** Instructions to follow **
Using the listing below, show all lines that hold the word "standard".

** Information **
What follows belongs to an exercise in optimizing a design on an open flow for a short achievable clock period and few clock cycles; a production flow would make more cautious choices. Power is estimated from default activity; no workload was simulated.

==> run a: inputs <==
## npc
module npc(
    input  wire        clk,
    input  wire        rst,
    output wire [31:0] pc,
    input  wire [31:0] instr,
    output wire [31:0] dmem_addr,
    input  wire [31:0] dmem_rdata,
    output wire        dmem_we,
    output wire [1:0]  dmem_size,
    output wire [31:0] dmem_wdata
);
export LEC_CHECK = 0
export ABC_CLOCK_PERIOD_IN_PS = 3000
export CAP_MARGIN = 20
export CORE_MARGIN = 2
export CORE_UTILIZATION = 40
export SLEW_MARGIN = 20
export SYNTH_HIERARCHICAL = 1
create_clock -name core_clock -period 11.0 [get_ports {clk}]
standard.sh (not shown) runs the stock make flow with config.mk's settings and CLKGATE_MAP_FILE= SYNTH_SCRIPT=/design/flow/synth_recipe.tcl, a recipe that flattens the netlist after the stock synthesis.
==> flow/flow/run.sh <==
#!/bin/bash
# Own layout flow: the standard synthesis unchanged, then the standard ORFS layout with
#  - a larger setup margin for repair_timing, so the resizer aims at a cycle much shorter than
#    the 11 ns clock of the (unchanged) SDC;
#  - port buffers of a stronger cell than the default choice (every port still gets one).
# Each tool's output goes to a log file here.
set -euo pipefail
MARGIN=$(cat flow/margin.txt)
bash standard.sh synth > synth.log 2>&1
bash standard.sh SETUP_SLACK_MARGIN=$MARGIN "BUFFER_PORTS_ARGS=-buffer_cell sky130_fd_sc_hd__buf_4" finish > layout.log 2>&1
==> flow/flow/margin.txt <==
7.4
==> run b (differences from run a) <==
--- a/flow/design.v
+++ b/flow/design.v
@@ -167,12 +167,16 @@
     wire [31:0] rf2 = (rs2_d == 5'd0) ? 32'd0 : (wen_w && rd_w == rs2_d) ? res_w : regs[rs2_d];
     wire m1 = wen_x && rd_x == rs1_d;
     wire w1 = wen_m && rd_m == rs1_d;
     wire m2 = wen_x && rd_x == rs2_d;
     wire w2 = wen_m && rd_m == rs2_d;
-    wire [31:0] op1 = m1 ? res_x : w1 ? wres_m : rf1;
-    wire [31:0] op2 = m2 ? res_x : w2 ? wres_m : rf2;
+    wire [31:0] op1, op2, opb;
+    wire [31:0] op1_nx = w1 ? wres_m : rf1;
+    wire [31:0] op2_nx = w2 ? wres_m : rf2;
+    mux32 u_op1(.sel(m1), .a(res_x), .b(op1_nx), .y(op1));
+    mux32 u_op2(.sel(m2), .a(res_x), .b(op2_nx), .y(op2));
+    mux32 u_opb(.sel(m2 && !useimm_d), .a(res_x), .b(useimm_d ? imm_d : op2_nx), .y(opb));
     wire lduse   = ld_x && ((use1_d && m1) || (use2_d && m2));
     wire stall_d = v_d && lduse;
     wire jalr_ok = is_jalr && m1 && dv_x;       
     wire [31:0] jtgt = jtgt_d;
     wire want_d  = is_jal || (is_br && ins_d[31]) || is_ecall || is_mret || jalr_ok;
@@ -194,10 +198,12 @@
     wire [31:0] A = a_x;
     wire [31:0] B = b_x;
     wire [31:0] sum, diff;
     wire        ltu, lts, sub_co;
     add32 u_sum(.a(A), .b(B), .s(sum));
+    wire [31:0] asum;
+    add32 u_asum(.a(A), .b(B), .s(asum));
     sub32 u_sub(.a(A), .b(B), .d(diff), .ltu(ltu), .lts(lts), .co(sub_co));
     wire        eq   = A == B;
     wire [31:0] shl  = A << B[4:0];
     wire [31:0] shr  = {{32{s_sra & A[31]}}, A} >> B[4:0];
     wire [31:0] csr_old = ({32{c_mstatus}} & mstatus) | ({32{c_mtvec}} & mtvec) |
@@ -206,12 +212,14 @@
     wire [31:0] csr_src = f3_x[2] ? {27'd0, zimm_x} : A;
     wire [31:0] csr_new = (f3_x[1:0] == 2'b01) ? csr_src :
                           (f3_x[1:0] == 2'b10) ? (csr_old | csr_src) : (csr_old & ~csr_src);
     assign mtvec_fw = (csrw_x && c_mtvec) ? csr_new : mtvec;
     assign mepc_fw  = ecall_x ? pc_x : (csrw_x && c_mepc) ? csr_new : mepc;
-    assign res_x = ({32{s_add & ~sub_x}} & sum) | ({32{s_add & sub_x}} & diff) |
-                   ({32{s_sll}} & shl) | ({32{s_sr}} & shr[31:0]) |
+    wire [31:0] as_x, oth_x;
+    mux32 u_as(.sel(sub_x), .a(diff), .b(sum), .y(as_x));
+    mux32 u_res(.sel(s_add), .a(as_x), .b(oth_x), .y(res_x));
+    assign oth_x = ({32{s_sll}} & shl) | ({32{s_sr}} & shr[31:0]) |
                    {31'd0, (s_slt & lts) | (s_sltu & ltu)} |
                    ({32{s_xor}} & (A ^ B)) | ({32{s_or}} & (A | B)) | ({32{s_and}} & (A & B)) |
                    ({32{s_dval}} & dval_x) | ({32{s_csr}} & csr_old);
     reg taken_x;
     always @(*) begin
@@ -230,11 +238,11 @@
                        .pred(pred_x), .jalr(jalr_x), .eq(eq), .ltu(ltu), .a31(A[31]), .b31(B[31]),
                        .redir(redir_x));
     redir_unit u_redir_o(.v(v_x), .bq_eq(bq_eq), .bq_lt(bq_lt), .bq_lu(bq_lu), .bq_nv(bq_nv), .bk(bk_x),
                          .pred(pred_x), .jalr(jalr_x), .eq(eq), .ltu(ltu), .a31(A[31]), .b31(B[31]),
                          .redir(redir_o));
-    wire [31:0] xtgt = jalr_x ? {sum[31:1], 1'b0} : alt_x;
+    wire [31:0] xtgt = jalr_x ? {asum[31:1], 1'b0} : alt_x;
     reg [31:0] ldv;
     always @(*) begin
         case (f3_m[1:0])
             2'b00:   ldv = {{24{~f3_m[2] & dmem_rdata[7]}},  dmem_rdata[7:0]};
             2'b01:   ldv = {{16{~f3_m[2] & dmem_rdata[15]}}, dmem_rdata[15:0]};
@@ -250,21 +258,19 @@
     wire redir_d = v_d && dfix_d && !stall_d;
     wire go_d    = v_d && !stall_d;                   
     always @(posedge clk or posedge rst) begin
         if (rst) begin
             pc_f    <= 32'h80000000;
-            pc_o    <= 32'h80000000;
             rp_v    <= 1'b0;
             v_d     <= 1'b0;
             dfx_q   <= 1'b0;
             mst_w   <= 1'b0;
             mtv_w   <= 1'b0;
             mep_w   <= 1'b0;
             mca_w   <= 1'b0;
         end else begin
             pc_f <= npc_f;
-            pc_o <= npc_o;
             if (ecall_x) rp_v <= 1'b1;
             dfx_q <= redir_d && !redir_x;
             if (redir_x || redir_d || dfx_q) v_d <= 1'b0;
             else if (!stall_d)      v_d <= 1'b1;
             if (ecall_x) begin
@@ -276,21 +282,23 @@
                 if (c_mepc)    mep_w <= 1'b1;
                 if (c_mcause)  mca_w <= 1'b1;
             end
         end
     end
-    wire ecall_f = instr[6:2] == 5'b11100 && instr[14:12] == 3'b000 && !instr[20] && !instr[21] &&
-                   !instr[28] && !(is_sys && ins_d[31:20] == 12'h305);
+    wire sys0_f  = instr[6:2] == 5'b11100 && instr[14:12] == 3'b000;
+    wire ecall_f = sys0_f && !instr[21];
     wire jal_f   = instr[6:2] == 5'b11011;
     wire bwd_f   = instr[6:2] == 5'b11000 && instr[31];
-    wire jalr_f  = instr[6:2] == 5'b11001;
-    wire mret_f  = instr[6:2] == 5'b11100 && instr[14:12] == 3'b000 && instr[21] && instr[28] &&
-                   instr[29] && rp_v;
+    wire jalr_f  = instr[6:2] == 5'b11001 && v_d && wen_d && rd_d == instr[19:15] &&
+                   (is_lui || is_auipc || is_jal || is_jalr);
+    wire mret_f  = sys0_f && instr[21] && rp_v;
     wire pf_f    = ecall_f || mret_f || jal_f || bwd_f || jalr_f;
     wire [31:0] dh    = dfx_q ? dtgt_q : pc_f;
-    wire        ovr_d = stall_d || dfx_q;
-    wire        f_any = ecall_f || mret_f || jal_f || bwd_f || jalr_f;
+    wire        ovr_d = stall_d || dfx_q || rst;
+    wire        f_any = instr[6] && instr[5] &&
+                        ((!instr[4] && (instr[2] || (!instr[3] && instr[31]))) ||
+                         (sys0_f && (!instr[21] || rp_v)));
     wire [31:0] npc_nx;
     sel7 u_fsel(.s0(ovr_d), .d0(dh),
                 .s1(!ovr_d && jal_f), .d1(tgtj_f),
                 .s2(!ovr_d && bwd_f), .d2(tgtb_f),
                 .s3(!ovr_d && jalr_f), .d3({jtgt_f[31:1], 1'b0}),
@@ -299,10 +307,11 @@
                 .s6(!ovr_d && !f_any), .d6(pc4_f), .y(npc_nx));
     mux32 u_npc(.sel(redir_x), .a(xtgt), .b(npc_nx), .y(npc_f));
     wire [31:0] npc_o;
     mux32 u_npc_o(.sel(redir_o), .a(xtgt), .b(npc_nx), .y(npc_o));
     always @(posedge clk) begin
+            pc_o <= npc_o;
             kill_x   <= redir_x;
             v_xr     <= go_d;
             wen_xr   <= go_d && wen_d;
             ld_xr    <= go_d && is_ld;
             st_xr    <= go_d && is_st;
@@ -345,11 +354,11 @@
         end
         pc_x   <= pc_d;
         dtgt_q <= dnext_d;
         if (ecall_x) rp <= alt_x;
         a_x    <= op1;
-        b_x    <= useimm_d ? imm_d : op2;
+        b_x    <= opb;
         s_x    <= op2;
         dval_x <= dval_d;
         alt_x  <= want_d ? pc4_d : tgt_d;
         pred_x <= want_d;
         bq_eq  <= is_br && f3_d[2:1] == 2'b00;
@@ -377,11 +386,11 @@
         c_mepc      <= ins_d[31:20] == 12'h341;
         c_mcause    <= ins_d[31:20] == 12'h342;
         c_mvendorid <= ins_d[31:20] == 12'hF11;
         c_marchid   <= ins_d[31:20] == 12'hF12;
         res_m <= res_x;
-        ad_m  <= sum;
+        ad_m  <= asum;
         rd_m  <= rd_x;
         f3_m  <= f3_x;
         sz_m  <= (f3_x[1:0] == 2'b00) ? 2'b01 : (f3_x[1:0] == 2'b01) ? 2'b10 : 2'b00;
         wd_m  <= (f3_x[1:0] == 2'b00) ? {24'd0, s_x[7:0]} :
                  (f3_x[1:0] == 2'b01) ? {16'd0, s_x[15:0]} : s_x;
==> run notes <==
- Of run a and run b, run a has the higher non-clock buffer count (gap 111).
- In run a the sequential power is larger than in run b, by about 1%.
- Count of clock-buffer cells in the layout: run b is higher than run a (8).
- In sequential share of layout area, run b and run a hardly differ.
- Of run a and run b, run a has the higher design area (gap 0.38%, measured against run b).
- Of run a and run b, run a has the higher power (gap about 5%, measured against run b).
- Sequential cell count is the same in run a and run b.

** Answer section **
standard.sh (not shown) runs the stock make flow with config.mk's settings and CLKGATE_MAP_FILE= SYNTH_SCRIPT=/design/flow/synth_recipe.tcl, a recipe that flattens the netlist after the stock synthesis.
# Own layout flow: the standard synthesis unchanged, then the standard ORFS layout with
bash standard.sh synth > synth.log 2>&1
bash standard.sh SETUP_SLACK_MARGIN=$MARGIN "BUFFER_PORTS_ARGS=-buffer_cell sky130_fd_sc_hd__buf_4" finish > layout.log 2>&1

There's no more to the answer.